-- Your objective --
Write out each line of the entries below that holds the word "level".

# # # #

==> config.mk <==
export PLATFORM = sky130hd
export DESIGN_NAME = psi_top
export DESIGN_NICKNAME = d
export VERILOG_FILES = /design/src/design/psi_pkg.sv /design/src/design/psi_event_latch.sv /design/src/design/psi_top.sv
export SDC_FILE = /design/constraint.sdc
export NUM_CORES = 1
export LEC_CHECK = 0
export BUFFER_PORTS_ARGS = -buffer_cell sky130_fd_sc_hd__buf_2
export CORE_ASPECT_RATIO = 1.5
export CORE_UTILIZATION = 47
export CTS_CLUSTER_DIAMETER = 50
export CTS_CLUSTER_SIZE = 8
export DETAILED_ROUTE_END_ITERATION = 8
export HOLD_SLACK_MARGIN = 0.05
export PLACE_DENSITY = 0.8
export SLEW_MARGIN = 20
export SYNTH_ARGS = -nofsm -noshare
export SYNTH_HDL_FRONTEND = slang
export SYNTH_SLANG_ARGS = --single-unit
export TNS_END_PERCENT = 20
==> constraint.sdc <==
create_clock -name clock -period 2.3 [get_ports clock]
set_input_delay 0.345 -clock clock [delete_from_list [all_inputs] [get_ports clock]]
set_output_delay 0.345 -clock clock [all_outputs]
set_load 0.005 [all_outputs]
==> src/design/psi_pkg.sv <==
// Package for the PHY status summary and interrupt control block.
// Assumes one 25 MHz clock and a 32-bit AXI4-Lite register bus.

package psi_pkg;

  // ==========================================================
  // Register indices and byte addresses
  localparam logic [5:0] IDX_SUMMARY = 6'h10;  // Status summary
  localparam logic [5:0] IDX_CONTROL = 6'h11;  // Interrupt control
  localparam logic [5:0] IDX_EVENT   = 6'h12;  // Event status and enables
  localparam int unsigned ADDR_W     = 8;      // Byte address width

  // ==========================================================
  // Status summary fields
  localparam int unsigned SUM_LINK = 0;   // Link mirror
  localparam int unsigned SUM_SPD  = 1;   // One is 10 Mb/s
  localparam int unsigned SUM_DUP  = 2;   // One is full duplex
  localparam int unsigned SUM_ANC  = 4;   // Negotiation complete
  localparam int unsigned SUM_PEND = 7;   // Interrupt pending

  // ==========================================================
  // Interrupt control fields
  localparam int unsigned CTL_W      = 3;             // Implemented bits
  localparam int unsigned CTL_INT_OE = 0;             // Pin is irq output
  localparam int unsigned CTL_EV_EN  = 1;             // Event irq enable
  localparam int unsigned CTL_TEST   = 2;             // Forced test irq
  localparam logic [2:0]  CTL_RESET  = 3'h0;          // Reset value

  // ==========================================================
  // Event register: status in [15:9], enables in [6:0]
  localparam int unsigned EV_COUNT  = 7;
  localparam int unsigned EV_LSB    = 9;
  localparam int unsigned EV_CTR    = 0;  // Counter half full
  localparam int unsigned EV_ANC    = 1;  // Negotiation complete
  localparam int unsigned EV_DUP    = 2;  // Duplex change
  localparam int unsigned EV_SPD    = 3;  // Speed change
  localparam int unsigned EV_LINK   = 4;  // Link change
  localparam int unsigned EV_ENERGY = 5;  // Energy detect change
  localparam int unsigned EV_LQ     = 6;  // Link quality monitor
  localparam logic [6:0]  EN_RESET  = 7'h00;

  // ==========================================================
  // Bus responses and decode results
  localparam logic [1:0] RESP_OKAY   = 2'h0;
  localparam logic [1:0] RESP_SLVERR = 2'h2;
  typedef enum {SEL_NONE, SEL_SUM, SEL_CTL, SEL_EVT} psi_sel_e;

  // ==========================================================
  // AXI4-Lite carriers
  typedef struct packed {
    logic              awvalid;
    logic [ADDR_W-1:0] awaddr;
    logic              wvalid;
    logic [31:0]       wdata;
    logic [3:0]        wstrb;
    logic              bready;
    logic              arvalid;
    logic [ADDR_W-1:0] araddr;
    logic              rready;
  } psi_axil_req_s;

  typedef struct packed {
    logic        awready;
    logic        wready;
    logic        bvalid;
    logic [1:0]  bresp;
    logic        arready;
    logic        rvalid;
    logic [31:0] rdata;
    logic [1:0]  rresp;
  } psi_axil_rsp_s;

endpackage

==> src/design/psi_event_latch.sv <==
// Sticky event status bits, cleared by a read of their register.
// Assumes event pulses and the clear strobe come from the same clock.
`timescale 1ns/100ps
`default_nettype none

module psi_event_latch #(
  parameter int unsigned N = 7
) (
  // Clock and reset
  input  wire logic         clock,
  input  wire logic         rst,
  // Event pulses and read clear
  input  wire logic [N-1:0] ev,
  input  wire logic         clr,
  // Latched status
  output var  logic [N-1:0] status_r
);

  // ==========================================================
  // One flop per event
  genvar i;
  generate
    for (i = 0; i < N; i++)
    begin : g_bit
      // Set beats clear so an event during the read is kept
      always_ff @(posedge clock or posedge rst)
      begin
        if (rst)
          status_r[i] <= 1'b0;
        else if (ev[i])
          status_r[i] <= 1'b1;  // [RQ12]
        else if (clr)
          status_r[i] <= 1'b0;  // [RQ12]
      end
    end
  endgenerate
endmodule // psi_event_latch

`default_nettype wire

==> src/design/psi_top.sv <==
// PHY status summary and interrupt control, AXI4-Lite slave.
// Assumes line status and event pulses come from logic on this clock;
// only the shared pin input is asynchronous.
//
// Functional notes
// [RQ1] Summary bit 2 shows full duplex
// [RQ2] Summary bit 1 shows 10 Mb/s speed
// [RQ3] Software trusts speed/duplex only with link
// [RQ4] Summary bit 0 mirrors link, read keeps it
// [RQ5] Link bit one when link at 10/100
// [RQ6] Control bits 15:3 ignore writes, read zero
// [RQ7] Test bit forces interrupt until cleared
// [RQ8] Global enable gates all event interrupts
// [RQ9] Control bit 0 selects pin role
// [RQ10] Seven event sources feed the interrupt
// [RQ11] Software sets per-event enables plus global enable
// [RQ12] Events latch always; register read clears them
// [RQ13] Summary bit 7 pending; event read clears
// [RQ14] Pin driven low while interrupt pending
`timescale 1ns/100ps
`default_nettype none

module psi_top
  import psi_pkg::*;
#(
  parameter int unsigned NUM_EV = EV_COUNT
) (
  // Clock and reset
  input  wire logic          clock,
  input  wire logic          rst,
  // Register bus
  input  wire psi_axil_req_s axil_req,
  output var  psi_axil_rsp_s axil_rsp,
  // Resolved line status
  input  wire logic          link_up,
  input  wire logic          duplex_full,
  input  wire logic          speed_10,
  input  wire logic          an_complete,
  // Event pulses from monitors
  input  wire logic          lq_evt,
  input  wire logic          energy_evt,
  input  wire logic          ctr_half_evt,
  // Shared power-down or interrupt pin
  input  wire logic          pin_i,
  output var  logic          pin_o,
  output var  logic          pin_oe,
  // Interrupt and power-down request
  output var  logic          irq,
  output var  logic          powerdown
);

  // ==========================================================
  // Address decode, used for both reads and writes
  function automatic psi_sel_e reg_sel(input logic [ADDR_W-1:0] a);
    case (a[ADDR_W-1:2])
      IDX_SUMMARY: reg_sel = SEL_SUM;
      IDX_CONTROL: reg_sel = SEL_CTL;
      IDX_EVENT:   reg_sel = SEL_EVT;
      default:     reg_sel = SEL_NONE;
    endcase
  endfunction

  // ==========================================================
  // Declarations
  logic [CTL_W-1:0]  ctrl_r;       // Control bits
  logic [NUM_EV-1:0] en_r;         // Per-event enables
  logic [NUM_EV-1:0] ev_status;    // Latched events
  logic [NUM_EV-1:0] ev;           // Event pulses this cycle
  logic              link_q;       // Previous line status
  logic              spd_q;
  logic              dup_q;
  logic              anc_q;
  logic              pin_s1_r;     // Pin synchroniser
  logic              pin_s2_r;
  logic              pending;      // Interrupt pending
  logic              evt_clr;      // Read of event register
  logic              aw_full_r;    // Write address held
  logic              w_full_r;     // Write data held
  logic [ADDR_W-1:0] awaddr_r;
  logic [31:0]       wdata_r;
  logic [3:0]        wstrb_r;
  logic              awready_r;
  logic              wready_r;
  logic              bvalid_r;
  logic [1:0]        bresp_r;
  logic              arready_r;
  logic              rvalid_r;
  logic [31:0]       rdata_r;
  logic [1:0]        rresp_r;
  logic              ar_hs;        // Read address taken
  logic              wr_go;        // Write performed
  psi_sel_e          wsel;
  psi_sel_e          rsel;
  logic [31:0]       rd_mux;

  assign ar_hs   = axil_req.arvalid & arready_r;
  assign wr_go   = aw_full_r & w_full_r & ~bvalid_r;
  assign wsel    = reg_sel(awaddr_r);
  assign rsel    = reg_sel(axil_req.araddr);
  assign evt_clr = ar_hs & (rsel == SEL_EVT);  // [RQ12] [RQ13]

  // ==========================================================
  // Event sources
  // Edge detect on resolved status, seen one cycle after change
  always_ff @(posedge clock or posedge rst)
  begin
    if (rst)
    begin
      link_q <= 1'b0;
      spd_q  <= 1'b0;
      dup_q  <= 1'b0;
      anc_q  <= 1'b0;
    end
    else
    begin
      link_q <= link_up;
      spd_q  <= speed_10;
      dup_q  <= duplex_full;
      anc_q  <= an_complete;
    end
  end

  // Seven sources in event-register order
  always_comb
  begin
    ev            = '0;
    ev[EV_CTR]    = ctr_half_evt;               // [RQ10]
    ev[EV_ANC]    = an_complete & ~anc_q;       // [RQ10]
    ev[EV_DUP]    = duplex_full ^ dup_q;        // [RQ10]
    ev[EV_SPD]    = speed_10 ^ spd_q;           // [RQ10]
    ev[EV_LINK]   = link_up ^ link_q;           // [RQ10]
    ev[EV_ENERGY] = energy_evt;                 // [RQ10]
    ev[EV_LQ]     = lq_evt;                     // [RQ10]
  end

  // Sticky status, latched even when disabled
  psi_event_latch #(
    .N        (NUM_EV)
  ) u_latch (
    .clock    (clock),
    .rst      (rst),
    .ev       (ev),
    .clr      (evt_clr),
    .status_r (ev_status)
  );

  // ==========================================================
  // Interrupt decision
  // Test bit bypasses the global enable on purpose
  assign pending = ctrl_r[CTL_TEST]                                    // [RQ7]
                 | (ctrl_r[CTL_EV_EN] & (|(ev_status & en_r)));        // [RQ8]

  // Registered outputs; pin drive only in output role
  always_ff @(posedge clock or posedge rst)
  begin
    if (rst)
    begin
      irq    <= 1'b0;
      pin_oe <= 1'b0;
    end
    else
    begin
      irq    <= pending;                          // [RQ7] [RQ8]
      pin_oe <= ctrl_r[CTL_INT_OE] & pending;     // [RQ9] [RQ14]
    end
  end

  // Open-drain style: only ever pulls low
  always_ff @(posedge clock or posedge rst)
  begin
    if (rst)
      pin_o <= 1'b0;
    else
      pin_o <= 1'b0;  // [RQ14]
  end

  // ==========================================================
  // Power-down input path
  // Two flops before use; pin idles high when released
  always_ff @(posedge clock or posedge rst)
  begin
    if (rst)
    begin
      pin_s1_r <= 1'b1;
      pin_s2_r <= 1'b1;
    end
    else
    begin
      pin_s1_r <= pin_i;
      pin_s2_r <= pin_s1_r;
    end
  end

  // Low pin requests power-down only in input role
  always_ff @(posedge clock or posedge rst)
  begin
    if (rst)
      powerdown <= 1'b0;
    else
      powerdown <= ~ctrl_r[CTL_INT_OE] & ~pin_s2_r;  // [RQ9]
  end

  // ==========================================================
  // Write channel: address and data taken in either order
  always_ff @(posedge clock or posedge rst)
  begin
    if (rst)
    begin
      aw_full_r <= 1'b0;
      awready_r <= 1'b1;
      awaddr_r  <= '0;
    end
    else if (axil_req.awvalid && awready_r)
    begin
      aw_full_r <= 1'b1;
      awready_r <= 1'b0;
      awaddr_r  <= axil_req.awaddr;
    end
    else if (wr_go)
      aw_full_r <= 1'b0;
    else if (bvalid_r && axil_req.bready)
      awready_r <= 1'b1;  // One write at a time
  end

  always_ff @(posedge clock or posedge rst)
  begin
    if (rst)
    begin
      w_full_r <= 1'b0;
      wready_r <= 1'b1;
      wdata_r  <= '0;
      wstrb_r  <= '0;
    end
    else if (axil_req.wvalid && wready_r)
    begin
      w_full_r <= 1'b1;
      wready_r <= 1'b0;
      wdata_r  <= axil_req.wdata;
      wstrb_r  <= axil_req.wstrb;
    end
    else if (wr_go)
      w_full_r <= 1'b0;
    else if (bvalid_r && axil_req.bready)
      wready_r <= 1'b1;
  end

  // Write response; unmapped gets an error
  always_ff @(posedge clock or posedge rst)
  begin
    if (rst)
    begin
      bvalid_r <= 1'b0;
      bresp_r  <= RESP_OKAY;
    end
    else if (wr_go)
    begin
      bvalid_r <= 1'b1;
      bresp_r  <= (wsel == SEL_NONE) ? RESP_SLVERR : RESP_OKAY;
    end
    else if (bvalid_r && axil_req.bready)
      bvalid_r <= 1'b0;
  end

  // Control and enable bits; only the low byte lane holds them
  always_ff @(posedge clock or posedge rst)
  begin
    if (rst)
    begin
      ctrl_r <= CTL_RESET;
      en_r   <= EN_RESET;
    end
    else if (wr_go && wstrb_r[0])
    begin
      if (wsel == SEL_CTL)
        ctrl_r <= wdata_r[CTL_W-1:0];  // [RQ6] upper bits dropped
      else if (wsel == SEL_EVT)
        en_r <= wdata_r[NUM_EV-1:0];   // Status bits are read-only
    end
  end

  // ==========================================================
  // Read channel
  always_comb
  begin
    rd_mux = '0;
    case (rsel)
      SEL_SUM:
      begin
        rd_mux[SUM_LINK] = link_up;       // [RQ4] [RQ5]
        rd_mux[SUM_SPD]  = speed_10;      // [RQ2]
        rd_mux[SUM_DUP]  = duplex_full;   // [RQ1]
        rd_mux[SUM_ANC]  = an_complete;
        rd_mux[SUM_PEND] = pending;       // [RQ13]
      end
      SEL_CTL: rd_mux[CTL_W-1:0] = ctrl_r;  // [RQ6]
      SEL_EVT:
      begin
        rd_mux[EV_LSB +: NUM_EV] = ev_status;
        rd_mux[NUM_EV-1:0]       = en_r;
      end
      default: rd_mux = '0;
    endcase
  end

  // Data captured at the address edge, with the clear
  always_ff @(posedge clock or posedge rst)
  begin
    if (rst)
    begin
      arready_r <= 1'b1;
      rvalid_r  <= 1'b0;
      rdata_r   <= '0;
      rresp_r   <= RESP_OKAY;
    end
    else if (ar_hs)
    begin
      arready_r <= 1'b0;
      rvalid_r  <= 1'b1;
      rdata_r   <= rd_mux;
      rresp_r   <= (rsel == SEL_NONE) ? RESP_SLVERR : RESP_OKAY;
    end
    else if (rvalid_r && axil_req.rready)
    begin
      arready_r <= 1'b1;
      rvalid_r  <= 1'b0;
    end
  end

  assign axil_rsp = '{awready: awready_r, wready: wready_r, bvalid: bvalid_r,
                      bresp: bresp_r, arready: arready_r, rvalid: rvalid_r,
                      rdata: rdata_r, rresp: rresp_r};
endmodule // psi_top

`default_nettype wire

Yosys cells after proc, flatten, opt, wreduce, memory -nomap -nowiden
Cells that the tools add are included.

Bits in registers: 68. Output and inout bits: 45. Word-level logic and storage cells: 119.

Eq/ne operators: 14. Muxes and demuxes: 31. Bitwise gates (word level): 18. Reduce and logical (&&, ||, !) cells: 25.

Operator list (count): == test 32 x 3 -> 1 bit, second input constant (3); == test 32 x 2 -> 1 bit, second input constant (2); logical NOT 32 bit (2); == test 6 x 5 -> 1 bit, second input constant (6); == test 32 x 1 -> 1 bit, second input constant (1); nonzero test 2 bit (13); two-way mux 1 bit (23); one-hot mux 2 bit (3 select lines) (2); one-hot mux 3 bit (3 select lines) (1); bitwise AND 1 bit (8); bitwise AND 7 bit (1); two-way mux 7 bit (1); OR reduction 7 bit (1); two-way mux 2 bit (3); AND reduction 2 bit (3); logical AND 1 bit (5); NOT 1 bit (5); inequality test 2 x 1 -> 1 bit, second input constant (2); AND reduction 3 bit (1); XOR 1 bit (3); one-hot mux 1 bit (2 select lines) (1); bitwise OR 1 bit (1).

Longest topological paths before layout
Gate-level depths: netlist of run 1.

Word-level depth: 6. Depth in mapped cells: 5. Gate-level depth less buffers: 3.

Hierarchy
Synthesis of run 1 repeated with hierarchy kept, for this count alone.

Cells, all modules: 204. Area, all modules: 2687.6 um^2.

By module, submodules not included: psi_top (instances 1, cells each 188, area an instance 2452.4 um^2, seq. area each 1432.6 um^2); psi_event_latch (instances 1, cells each 16, area an instance 235.2 um^2, seq. area each 175.2 um^2).

Least setup slack after synthesis of run 1
Ideal clock, no wire load.

Path kind: input to register. From: in axil_req[8] (netlist bit). To: reg u_latch.status_r[0]. Setup time: 118 ps. Arrival: 1544 ps. Path slack: 638 ps. Stages on the path: 4. Cell sequence: or4b_4 > or3_1 > buf_6 > a21o_1.

Longest elaborated chain between the ends: 5. Elaborated cells on any way between the ends: 7.

Ends and longest elaborated chain: start: declaration (RTL line psi_top.sv:32) `input wire psi_axil_req_s axil_req,`; == test 6 x 5 -> 1 bit (RTL line psi_top.sv:55) `case (a[ADDR_W-1:2])`; one-hot mux 2 bit (3 select lines) (*) (RTL line psi_top.sv:55); == test 32 x 3 -> 1 bit (*) (RTL line psi_top.sv:100) `assign evt_clr = ar_hs & (rsel == SEL_EVT);`; bitwise AND 1 bit (*) (RTL line psi_top.sv:100); nonzero test 2 bit (no source line) (*); end signal: indexed assignment (RTL line psi_event_latch.sv:29) `status_r[i] <= 1'b0;`; end signal: indexed assignment (RTL line psi_event_latch.sv:31) `status_r[i] <= 1'b1;`; end signal: indexed assignment (RTL line psi_event_latch.sv:33) `status_r[i] <= 1'b0;`; end: declaration (RTL line psi_event_latch.sv:16) `output var logic [N-1:0] status_r`.

Every way passes the cells marked *; elsewhere a longest branch is shown, timed or not. A chain may end at the register's enable or synchronous reset.

Worst setup path after layout of run 1
From: reg awaddr_r[4]. To: reg en_r[1].

Longest elaborated chain between the ends: 5. Elaborated cells on any way between the ends: 8.

Ends and longest elaborated chain: start: declaration (RTL line psi_top.sv:79) `logic [ADDR_W-1:0] awaddr_r;`; start signal: assignment (RTL line psi_top.sv:217) `awaddr_r <= axil_req.awaddr;`; == test 6 x 5 -> 1 bit (RTL line psi_top.sv:55); one-hot mux 2 bit (3 select lines) (*) (RTL line psi_top.sv:55); == test 32 x 3 -> 1 bit (RTL line psi_top.sv:274) `if (wsel == SEL_CTL)`; NOT 1 bit (no source line); AND reduction 3 bit (no source line) (*); end signal: assignment (RTL line psi_top.sv:277) `en_r <= wdata_r[NUM_EV-1:0];`; end: declaration (RTL line psi_top.sv:66) `logic [NUM_EV-1:0] en_r;`.

Marks and branches as above.

==> qor.csv, run 1 <==
metric;value;unit
nets;332;
power.density;1010;nW/um2
vias_per_cell;4.99;
grt_pass1_vias;1731;
insertion_delay;0.33;ns
reg2regPathDepth;4;
antenna-diode-count;0;
power.internal;2460;uW
cts_buffers;9;
vias;1697;
max-clock-path-buffers;2;
grt_pass1_wl;7880;um
swShare;24.1;%
crit_type;register to register;
synth_top_family_by_area;multiplexers;
tightest_slew;0.623;ns
path_clk_slew;0.07;ns
arrival;1.91;ns
ys_seq_area_share;60.2;%
start_util;49.0;%
wire_per_inst;13.7;um
synth_edf_count;0;
dr.first_iter.drc_count;31;
yosys-top-cells-area;dfrtp_1, mux2_2, buf_4, dfstp_2, a22o_1;
tritoncts;done;
synth_top_area_share;55.3;%
switchingPower;782;uW
synthToLayoutAreaGrowth;20.7;%
die_x;63.5;um
yosysTopAreaCell;dfrtp_1;
overflow;0;
grt_max_degree;43;
worst_hold_path_type;input port to register;
cp-start-kind;register;
die_h;94.3;um
cts_num_sinks;64;
io_pins;112;
synth_compound_area_share;11.0;%
critPathCaptureType;register;
period_share;73.6;%
drt_wl_total;4640;um
grt_usage;17.6;%
yosys.area_share.simple;6.23;%
cts_resized;0;
synth-seq-cells;64;
power.leakage;0.00160;uW
finalSetupViolations;0;
dieArea;5990;um2
port_buffers;59;
max_slew_margin;58.4;%
synthAdderAreaFrac;0;%
mostFrequentLayoutCells;dfrtp_1, buf_2, mux2_2;
ir_drop;0.708;mV
antenna_found_initial;0;
hold_viol;0;
skew;0.00549;ns
synthesis.area;2670;um2
multi_input_area;892;um2
core;5450;um2
p_comb_share;14.7;%
drive_above_1_share;40.4;%
regArea;1610;um2
drc_errors;0;
synth.distinct_cells;36;
required;2.52;ns
ant_nets;0;
cts_root_buf;clkbuf_8;
gp_congestion;0.758;
min_period;1.69;ns
hold_buffers;1;
outcome;completed;
p_clk_share;39.0;%
dr.pass1.iters;4;
seq_power_share;46.2;%
fill_cells;453;
fp-row-count;33;
cts_setup_buffers;0;
maxSlewViolCount;0;
htreeDepth;3;
dp_hpwl;3440;um
holdPathStages;1;
synth.area.mux_share;12.4;%
fin_tns_setup;0;ns
rsz0062_at_grt;false;
path_max_fanout;7;
dominantRegCellSynth;dfrtp_1;
yosys.area_share.xor_xnor;0.984;%
synth_cells;202;
cap_violations;0;
async_flop_share;100;%
hold_slack;0.103;ns
fmax;591;MHz
synth_warnings;0;
avgSynthCellArea;13.2;um2
## layer usage
metal	wire length (um)	vias to the layer above	global-route usage, %
met3	271	9	5.70
met2	2500	57	32.3
li1	-	808	-
met5	0	-	0
met4	80	0	7.39
met1	1790	823	18.2
## synth_stat cells (2+ instances only)
master / number
nand4_1: 2
buf_4: 25
nor2_1: 3
inv_1: 7
dfstp_2: 5
o21ai_0: 6
a22o_1: 13
a21o_1: 7
mux2i_1: 6
nand2_1: 10
nor2b_1: 3
clkbuf_1: 3
xor2_1: 3
a22oi_1: 2
dfrtp_1: 59
nor4b_1: 2
o2bb2ai_1: 4
mux2_2: 24
## power by group through the flow
stage | Combinational, uW | Sequential, uW | Clock [uW]
global route | 536 | 1530 | 1340
floorplan | 393 | 1480 | 0
global placement | 462 | 1510 | 0
CTS | 490 | 1500 | 1290
detailed placement | 482 | 1520 | 0
finish | 477 | 1500 | 1270
## metrics by stage
stage	std cells	cell area [um2]	util (%)	power, uW	setup slack (ns)
2_1_floorplan	221	2740	-	1870	0.365
3_3_place_gp	323	2940	54.0	1970	0.462
3_5_place_dp	323	2940	54.0	2000	0.461
4_1_cts	340	3220	59.1	3280	0.548
5_1_grt	340	3220	59.1	3410	0.492
6_report	340	3220	59.1	3240	0.608
## sequential cells by signal (all words and copies together) (netlist names), 3 cells and up
| name | flops |
|---|---|
| ctrl_r | 3 |
| awaddr_r | 6 |
| rdata_r | 15 |
| en_r | 7 |
| wdata_r | 7 |
| u_latch.status_r | 7 |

# # # #

-- Written response --
Bits in registers: 68. Output and inout bits: 45. Word-level logic and storage cells: 119.
Eq/ne operators: 14. Muxes and demuxes: 31. Bitwise gates (word level): 18. Reduce and logical (&&, ||, !) cells: 25.
Gate-level depths: netlist of run 1.
Word-level depth: 6. Depth in mapped cells: 5. Gate-level depth less buffers: 3.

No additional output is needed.